Simon Hiatt voted via absentee ballot in New Mexico. (Pat McKay/CTV Saskatoon)

Living north of the border in Saskatoon, Simon Hiatt won’t be one of the millions of Americans that go to the polls for the presidential election on Tuesday.

But being a dual citizen, Hiatt, who lived in Albuquerque, New Mexico as a child, voted via absentee ballot in that state.

“Full kudos to them, they make the system incredibly easy. I mean you know you hear about people lining up for hours, and maybe mail getting lost, all these sorts of things. The process for me couldn't have been any easier. I requested my absentee ballot via email, I was able to print that off, scan it, email it back to them, and the next day I got a confirmation saying your ballot has been received.”

Because of so many mail-in ballots, the results of the election may not come to light immediately, and President Donald Trump has hinted that he may not accept the results, whenever they are known, were he to lose.

“One of the things that makes this election so interesting is we literally don't know what to expect,” said U of S political studies lecturer Jason Zorbas.

“I think it's certainly possible, given what we've seen from him, that he might not accept the results,” said Hiatt. “No matter how bitter American elections have been throughout history, there's always been that peaceful transfer of power, it's kind of a hallmark of democracy, and you hope that continues. But if there was ever a year where there's a wild card, I think this is probably the one.”

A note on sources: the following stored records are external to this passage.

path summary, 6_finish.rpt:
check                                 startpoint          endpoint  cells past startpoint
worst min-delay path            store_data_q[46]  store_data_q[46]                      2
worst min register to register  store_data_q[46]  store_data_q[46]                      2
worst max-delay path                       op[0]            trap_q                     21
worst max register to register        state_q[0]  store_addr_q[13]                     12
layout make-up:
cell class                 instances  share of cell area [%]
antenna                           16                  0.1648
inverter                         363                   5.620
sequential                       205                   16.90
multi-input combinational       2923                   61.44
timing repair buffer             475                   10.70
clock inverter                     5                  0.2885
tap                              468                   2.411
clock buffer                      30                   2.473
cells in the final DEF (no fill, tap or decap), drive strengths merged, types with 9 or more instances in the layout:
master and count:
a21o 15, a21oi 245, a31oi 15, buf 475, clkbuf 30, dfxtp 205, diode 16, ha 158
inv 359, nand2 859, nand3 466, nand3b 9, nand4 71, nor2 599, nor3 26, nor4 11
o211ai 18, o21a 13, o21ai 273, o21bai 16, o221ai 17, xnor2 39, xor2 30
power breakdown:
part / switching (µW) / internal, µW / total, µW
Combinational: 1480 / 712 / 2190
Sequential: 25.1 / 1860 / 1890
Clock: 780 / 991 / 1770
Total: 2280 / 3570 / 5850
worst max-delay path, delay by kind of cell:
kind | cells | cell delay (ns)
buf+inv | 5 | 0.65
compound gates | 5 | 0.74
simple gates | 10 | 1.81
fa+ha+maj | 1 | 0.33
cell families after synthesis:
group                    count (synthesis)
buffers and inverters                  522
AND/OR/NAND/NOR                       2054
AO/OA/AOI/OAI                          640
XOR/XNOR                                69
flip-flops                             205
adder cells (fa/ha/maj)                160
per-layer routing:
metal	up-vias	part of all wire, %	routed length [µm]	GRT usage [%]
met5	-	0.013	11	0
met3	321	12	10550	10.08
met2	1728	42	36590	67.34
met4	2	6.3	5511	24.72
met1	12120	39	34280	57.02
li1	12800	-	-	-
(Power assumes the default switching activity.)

That would create even more division in the country, according to Paula Collins, who moved to Saskatoon from Kentucky.

“When you have leadership that has shown, has said publicly that there is going to be issues, when you've had people who have-when the Biden-Harris bus was traveling, and we've had people try to run them off the road, that was before the election. So imagine when [Biden and Harris] win what's going to happen,” she said.

Collins also cast her vote with an absentee ballot, and says isn’t shy about saying there should be a change in leadership.

“There's a lot of troubled times,” she said, referencing the shooting of Breonna Taylor in her home state of Kentucky. “With the outcome of not seeing justice being served, yeah, there's major issues, major issues.”

Hiatt says it’s been difficult “to see such division” in the United States, when it comes to politics, the COVID-19 pandemic, and social issues like Black Lives Matter, saying it’s been “really tough to watch”.

“It's certainly not inconceivable that there could be violence, there could be rioting, I wouldn't be surprised if one way or another, there were at least protesting,” he said of the election results.

“I do I love the country, and I hope that it's — I believe it will survive this, no matter what happens. It'll be fine. And eventually, it'll trend towards the way, hopefully, things should go. I love the United States, but I'm a little worried for it right now.”